━━━━━ Exercise materials
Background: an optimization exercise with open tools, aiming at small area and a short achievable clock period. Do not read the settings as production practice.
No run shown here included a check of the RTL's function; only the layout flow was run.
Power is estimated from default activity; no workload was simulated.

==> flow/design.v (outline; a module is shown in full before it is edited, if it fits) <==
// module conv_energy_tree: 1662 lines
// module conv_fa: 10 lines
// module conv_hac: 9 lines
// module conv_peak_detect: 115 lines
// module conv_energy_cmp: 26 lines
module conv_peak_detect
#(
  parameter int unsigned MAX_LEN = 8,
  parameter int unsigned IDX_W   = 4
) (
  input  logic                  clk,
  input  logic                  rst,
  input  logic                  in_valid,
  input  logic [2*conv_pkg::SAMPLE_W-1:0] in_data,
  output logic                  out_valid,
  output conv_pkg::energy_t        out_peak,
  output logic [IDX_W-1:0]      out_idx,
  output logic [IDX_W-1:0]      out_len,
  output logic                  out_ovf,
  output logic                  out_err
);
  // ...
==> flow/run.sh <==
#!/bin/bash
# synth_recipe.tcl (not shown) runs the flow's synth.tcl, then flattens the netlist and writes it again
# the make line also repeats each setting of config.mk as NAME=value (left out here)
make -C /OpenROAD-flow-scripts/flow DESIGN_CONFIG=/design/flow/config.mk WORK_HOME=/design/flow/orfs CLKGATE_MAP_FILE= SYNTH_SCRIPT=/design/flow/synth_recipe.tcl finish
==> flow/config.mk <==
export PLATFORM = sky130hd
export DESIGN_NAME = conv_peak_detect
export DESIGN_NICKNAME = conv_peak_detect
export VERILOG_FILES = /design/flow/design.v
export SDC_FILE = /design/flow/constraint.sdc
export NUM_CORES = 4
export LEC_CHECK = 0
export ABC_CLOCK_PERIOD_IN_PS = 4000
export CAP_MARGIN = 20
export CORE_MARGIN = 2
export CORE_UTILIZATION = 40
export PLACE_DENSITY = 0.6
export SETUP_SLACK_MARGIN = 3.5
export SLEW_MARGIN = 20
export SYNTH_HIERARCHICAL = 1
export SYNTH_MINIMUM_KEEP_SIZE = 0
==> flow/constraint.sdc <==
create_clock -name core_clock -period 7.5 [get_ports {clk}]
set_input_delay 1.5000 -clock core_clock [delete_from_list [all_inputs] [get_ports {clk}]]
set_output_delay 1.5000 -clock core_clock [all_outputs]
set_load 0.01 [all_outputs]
━━━━━━━━━━
━━━━━ Exercise materials
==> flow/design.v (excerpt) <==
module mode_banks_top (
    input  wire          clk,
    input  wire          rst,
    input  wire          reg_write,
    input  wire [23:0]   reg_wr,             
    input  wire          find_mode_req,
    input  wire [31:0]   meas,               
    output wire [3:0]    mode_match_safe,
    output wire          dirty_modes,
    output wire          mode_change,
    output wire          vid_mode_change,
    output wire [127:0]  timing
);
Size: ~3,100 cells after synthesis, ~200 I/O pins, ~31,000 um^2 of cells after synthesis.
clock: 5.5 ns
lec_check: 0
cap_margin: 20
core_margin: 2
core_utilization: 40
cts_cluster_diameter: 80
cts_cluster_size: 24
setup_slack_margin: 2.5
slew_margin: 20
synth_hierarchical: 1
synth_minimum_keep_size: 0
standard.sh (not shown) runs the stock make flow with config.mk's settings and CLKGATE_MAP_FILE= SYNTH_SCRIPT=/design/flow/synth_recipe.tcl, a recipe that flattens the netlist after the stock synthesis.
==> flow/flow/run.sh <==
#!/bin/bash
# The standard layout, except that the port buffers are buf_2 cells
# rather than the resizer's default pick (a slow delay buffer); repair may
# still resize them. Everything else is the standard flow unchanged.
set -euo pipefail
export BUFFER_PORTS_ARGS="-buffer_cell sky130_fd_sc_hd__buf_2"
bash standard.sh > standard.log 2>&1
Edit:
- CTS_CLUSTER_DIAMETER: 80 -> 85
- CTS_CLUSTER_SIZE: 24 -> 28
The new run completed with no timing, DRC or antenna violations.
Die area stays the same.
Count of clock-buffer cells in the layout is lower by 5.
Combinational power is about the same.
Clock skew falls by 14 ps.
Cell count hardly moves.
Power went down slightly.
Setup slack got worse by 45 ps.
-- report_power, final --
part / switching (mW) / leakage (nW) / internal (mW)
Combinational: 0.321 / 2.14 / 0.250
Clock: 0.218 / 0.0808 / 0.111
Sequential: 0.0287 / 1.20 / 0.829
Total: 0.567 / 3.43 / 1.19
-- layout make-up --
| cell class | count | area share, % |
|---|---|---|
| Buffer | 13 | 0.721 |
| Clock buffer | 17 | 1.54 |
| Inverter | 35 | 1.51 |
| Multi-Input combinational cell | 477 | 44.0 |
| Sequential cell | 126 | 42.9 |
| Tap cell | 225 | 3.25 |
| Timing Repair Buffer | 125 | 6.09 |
━━━━━━━━━━
━━━━━ Exercise materials
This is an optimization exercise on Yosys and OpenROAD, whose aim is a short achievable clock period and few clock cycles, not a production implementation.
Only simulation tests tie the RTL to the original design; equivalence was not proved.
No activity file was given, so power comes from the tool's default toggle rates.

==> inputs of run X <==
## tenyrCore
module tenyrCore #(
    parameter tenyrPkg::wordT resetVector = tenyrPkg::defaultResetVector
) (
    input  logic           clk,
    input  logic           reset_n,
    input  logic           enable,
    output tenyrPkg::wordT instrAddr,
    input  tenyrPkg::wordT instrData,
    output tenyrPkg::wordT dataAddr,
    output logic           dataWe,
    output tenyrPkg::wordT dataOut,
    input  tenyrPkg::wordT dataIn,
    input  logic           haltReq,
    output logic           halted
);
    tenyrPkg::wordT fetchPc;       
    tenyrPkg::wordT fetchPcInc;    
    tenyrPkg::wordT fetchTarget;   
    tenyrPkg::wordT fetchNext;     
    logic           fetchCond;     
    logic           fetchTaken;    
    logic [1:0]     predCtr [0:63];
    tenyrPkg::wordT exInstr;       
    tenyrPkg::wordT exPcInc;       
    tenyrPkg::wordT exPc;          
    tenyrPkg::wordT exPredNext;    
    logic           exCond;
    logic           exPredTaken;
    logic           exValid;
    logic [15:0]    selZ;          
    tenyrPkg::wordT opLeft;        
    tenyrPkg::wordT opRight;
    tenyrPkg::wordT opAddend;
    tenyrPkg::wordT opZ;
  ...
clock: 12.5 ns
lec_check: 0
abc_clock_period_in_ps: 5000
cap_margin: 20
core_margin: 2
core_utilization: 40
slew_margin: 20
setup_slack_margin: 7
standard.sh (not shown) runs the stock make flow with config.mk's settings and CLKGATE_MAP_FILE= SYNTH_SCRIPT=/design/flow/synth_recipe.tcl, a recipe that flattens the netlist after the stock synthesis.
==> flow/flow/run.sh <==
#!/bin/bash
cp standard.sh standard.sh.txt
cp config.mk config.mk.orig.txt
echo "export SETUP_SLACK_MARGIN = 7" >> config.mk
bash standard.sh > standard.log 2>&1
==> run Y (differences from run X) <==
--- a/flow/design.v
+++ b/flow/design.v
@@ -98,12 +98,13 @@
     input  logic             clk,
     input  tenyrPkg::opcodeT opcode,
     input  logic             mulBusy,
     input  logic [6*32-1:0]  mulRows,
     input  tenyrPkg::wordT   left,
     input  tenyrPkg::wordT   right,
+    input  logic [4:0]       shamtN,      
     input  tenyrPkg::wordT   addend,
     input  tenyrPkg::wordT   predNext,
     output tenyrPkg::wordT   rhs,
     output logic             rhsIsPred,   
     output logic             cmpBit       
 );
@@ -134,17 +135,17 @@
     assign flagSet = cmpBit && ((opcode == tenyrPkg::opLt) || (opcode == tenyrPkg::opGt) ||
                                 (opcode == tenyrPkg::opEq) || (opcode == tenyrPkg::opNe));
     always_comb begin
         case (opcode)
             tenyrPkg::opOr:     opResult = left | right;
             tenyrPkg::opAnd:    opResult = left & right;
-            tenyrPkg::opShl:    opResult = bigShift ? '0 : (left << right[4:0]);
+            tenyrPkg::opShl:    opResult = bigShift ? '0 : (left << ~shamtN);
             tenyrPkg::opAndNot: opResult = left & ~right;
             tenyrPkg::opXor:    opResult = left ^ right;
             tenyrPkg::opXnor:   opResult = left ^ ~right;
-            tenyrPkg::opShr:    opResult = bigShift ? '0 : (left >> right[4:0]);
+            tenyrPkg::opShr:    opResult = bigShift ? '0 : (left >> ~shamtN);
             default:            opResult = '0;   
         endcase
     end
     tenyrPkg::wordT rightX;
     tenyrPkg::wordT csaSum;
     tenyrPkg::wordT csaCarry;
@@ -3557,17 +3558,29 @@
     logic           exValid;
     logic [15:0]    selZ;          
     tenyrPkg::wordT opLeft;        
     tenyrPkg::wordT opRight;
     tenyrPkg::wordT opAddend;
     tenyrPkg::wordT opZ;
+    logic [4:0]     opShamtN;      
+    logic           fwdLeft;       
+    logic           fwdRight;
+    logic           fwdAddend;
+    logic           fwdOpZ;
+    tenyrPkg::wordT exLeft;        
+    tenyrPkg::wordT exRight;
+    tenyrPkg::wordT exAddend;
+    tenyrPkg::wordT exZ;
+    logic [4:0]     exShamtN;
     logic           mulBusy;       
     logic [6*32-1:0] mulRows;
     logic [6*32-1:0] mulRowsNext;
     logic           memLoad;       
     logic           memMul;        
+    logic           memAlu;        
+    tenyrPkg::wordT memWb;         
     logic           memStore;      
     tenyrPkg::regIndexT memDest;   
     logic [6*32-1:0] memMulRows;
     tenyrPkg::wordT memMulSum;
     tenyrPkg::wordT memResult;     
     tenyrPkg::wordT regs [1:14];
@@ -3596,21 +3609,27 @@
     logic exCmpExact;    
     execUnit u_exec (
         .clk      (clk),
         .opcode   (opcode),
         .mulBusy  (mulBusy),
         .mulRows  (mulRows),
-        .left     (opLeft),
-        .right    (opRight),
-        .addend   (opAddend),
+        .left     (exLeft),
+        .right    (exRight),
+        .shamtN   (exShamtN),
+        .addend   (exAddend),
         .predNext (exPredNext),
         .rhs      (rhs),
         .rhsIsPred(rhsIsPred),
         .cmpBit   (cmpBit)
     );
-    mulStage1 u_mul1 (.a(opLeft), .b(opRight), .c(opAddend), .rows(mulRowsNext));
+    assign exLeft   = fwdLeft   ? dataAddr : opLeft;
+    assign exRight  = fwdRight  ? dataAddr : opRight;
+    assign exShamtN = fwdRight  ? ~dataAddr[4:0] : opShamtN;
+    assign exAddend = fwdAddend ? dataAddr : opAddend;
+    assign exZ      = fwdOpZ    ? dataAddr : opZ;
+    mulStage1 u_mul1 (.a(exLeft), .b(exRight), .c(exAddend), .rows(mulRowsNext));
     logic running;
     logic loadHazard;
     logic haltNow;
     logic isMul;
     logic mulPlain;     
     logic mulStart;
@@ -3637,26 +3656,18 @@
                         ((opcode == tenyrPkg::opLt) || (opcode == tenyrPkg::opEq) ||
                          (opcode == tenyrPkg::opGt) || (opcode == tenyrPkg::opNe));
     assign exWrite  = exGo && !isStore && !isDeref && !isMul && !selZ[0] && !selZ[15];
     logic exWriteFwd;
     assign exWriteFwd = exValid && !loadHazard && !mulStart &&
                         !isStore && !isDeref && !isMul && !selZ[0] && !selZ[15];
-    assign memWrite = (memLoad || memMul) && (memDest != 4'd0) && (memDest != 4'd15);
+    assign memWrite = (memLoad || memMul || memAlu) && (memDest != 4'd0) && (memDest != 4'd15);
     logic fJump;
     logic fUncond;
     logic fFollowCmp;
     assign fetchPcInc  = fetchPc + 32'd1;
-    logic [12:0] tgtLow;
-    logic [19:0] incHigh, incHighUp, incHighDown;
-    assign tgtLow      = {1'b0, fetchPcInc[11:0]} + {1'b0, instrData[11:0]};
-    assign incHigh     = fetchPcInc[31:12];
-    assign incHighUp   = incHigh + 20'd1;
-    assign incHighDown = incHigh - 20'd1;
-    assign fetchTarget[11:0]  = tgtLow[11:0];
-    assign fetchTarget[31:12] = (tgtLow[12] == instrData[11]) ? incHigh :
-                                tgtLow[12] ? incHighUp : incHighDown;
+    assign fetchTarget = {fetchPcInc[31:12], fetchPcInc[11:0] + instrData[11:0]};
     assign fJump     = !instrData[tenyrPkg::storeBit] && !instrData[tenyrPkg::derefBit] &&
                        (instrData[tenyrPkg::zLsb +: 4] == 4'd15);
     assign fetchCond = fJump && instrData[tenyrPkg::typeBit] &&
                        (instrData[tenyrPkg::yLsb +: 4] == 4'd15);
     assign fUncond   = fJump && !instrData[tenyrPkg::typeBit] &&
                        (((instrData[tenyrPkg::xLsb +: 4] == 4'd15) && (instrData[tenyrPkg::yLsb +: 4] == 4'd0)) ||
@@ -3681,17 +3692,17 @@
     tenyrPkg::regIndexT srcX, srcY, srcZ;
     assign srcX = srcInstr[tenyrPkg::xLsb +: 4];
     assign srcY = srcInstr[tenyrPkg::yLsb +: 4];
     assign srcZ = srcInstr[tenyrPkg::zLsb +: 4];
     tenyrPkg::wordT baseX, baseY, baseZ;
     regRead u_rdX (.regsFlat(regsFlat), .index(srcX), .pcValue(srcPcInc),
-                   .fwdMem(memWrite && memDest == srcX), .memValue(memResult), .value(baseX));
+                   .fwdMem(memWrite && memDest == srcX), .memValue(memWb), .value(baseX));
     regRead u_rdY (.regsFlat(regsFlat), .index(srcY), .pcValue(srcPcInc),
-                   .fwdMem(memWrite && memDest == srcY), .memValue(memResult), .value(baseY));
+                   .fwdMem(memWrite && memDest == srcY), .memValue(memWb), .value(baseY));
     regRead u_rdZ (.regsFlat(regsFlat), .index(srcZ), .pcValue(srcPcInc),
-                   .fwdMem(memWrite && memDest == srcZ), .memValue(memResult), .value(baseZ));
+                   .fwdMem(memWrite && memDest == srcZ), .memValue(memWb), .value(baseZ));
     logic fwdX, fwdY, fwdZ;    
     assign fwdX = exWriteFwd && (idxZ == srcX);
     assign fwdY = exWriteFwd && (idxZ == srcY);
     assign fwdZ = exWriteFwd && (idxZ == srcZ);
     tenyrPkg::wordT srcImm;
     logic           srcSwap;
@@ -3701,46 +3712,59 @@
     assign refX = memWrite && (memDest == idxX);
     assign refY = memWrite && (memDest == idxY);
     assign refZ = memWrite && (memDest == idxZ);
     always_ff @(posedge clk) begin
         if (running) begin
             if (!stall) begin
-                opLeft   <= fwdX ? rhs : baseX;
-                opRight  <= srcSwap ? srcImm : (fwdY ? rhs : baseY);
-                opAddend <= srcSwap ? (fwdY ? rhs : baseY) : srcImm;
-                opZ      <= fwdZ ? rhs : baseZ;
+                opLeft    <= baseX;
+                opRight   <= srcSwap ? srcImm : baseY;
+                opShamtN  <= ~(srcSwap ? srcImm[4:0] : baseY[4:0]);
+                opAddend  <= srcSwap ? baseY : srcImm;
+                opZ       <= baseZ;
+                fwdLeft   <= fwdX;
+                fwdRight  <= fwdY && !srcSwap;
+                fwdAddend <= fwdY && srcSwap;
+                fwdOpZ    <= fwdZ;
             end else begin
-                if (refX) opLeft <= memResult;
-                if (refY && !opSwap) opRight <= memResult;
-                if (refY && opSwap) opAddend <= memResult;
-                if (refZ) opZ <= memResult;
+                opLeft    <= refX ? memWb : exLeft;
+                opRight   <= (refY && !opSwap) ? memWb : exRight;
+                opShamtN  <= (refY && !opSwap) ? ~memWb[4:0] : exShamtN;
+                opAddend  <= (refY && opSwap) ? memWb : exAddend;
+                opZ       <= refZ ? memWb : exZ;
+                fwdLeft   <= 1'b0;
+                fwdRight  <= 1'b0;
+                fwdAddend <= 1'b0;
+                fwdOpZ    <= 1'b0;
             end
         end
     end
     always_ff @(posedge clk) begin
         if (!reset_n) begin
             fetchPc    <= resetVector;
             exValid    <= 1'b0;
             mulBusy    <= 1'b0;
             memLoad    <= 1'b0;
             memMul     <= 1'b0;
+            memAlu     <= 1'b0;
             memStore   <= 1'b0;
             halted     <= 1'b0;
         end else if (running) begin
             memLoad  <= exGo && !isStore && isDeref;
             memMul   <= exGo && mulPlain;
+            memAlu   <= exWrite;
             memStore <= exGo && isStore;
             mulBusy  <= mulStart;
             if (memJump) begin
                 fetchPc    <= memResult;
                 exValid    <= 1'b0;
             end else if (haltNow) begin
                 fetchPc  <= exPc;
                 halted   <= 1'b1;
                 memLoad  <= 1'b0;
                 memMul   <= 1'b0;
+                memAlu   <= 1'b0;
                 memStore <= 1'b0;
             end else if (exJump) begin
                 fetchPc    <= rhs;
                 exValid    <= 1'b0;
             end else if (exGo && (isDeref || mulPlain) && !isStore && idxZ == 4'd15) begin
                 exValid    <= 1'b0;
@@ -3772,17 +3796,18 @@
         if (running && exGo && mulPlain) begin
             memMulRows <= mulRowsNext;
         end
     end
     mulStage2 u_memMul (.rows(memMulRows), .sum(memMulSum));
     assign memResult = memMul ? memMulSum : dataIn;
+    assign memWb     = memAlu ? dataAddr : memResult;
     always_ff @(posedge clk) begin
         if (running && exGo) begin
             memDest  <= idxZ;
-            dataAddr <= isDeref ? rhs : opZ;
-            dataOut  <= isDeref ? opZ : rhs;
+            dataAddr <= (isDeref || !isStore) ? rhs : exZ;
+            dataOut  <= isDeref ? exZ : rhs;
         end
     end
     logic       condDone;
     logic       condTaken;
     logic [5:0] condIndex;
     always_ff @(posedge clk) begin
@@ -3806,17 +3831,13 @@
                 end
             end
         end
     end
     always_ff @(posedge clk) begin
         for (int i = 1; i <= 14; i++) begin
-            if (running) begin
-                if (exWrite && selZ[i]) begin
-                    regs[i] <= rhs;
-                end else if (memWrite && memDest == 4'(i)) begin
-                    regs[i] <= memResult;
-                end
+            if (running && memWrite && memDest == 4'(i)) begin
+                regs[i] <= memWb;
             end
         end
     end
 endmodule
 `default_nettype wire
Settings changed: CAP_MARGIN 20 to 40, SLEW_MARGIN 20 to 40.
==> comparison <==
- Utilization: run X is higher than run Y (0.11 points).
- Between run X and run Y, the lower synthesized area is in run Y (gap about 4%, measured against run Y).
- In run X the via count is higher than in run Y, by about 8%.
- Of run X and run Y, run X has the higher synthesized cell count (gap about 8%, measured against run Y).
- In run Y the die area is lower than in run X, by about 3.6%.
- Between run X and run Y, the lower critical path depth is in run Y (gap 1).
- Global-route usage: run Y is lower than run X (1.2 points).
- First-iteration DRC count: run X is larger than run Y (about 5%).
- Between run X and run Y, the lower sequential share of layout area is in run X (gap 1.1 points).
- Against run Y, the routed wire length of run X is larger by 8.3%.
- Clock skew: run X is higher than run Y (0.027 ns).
━━━━━━━━━━
## To do
Where a line of the records contains the word "same", copy that line.

## Reply
Die area stays the same.
Combinational power is about the same.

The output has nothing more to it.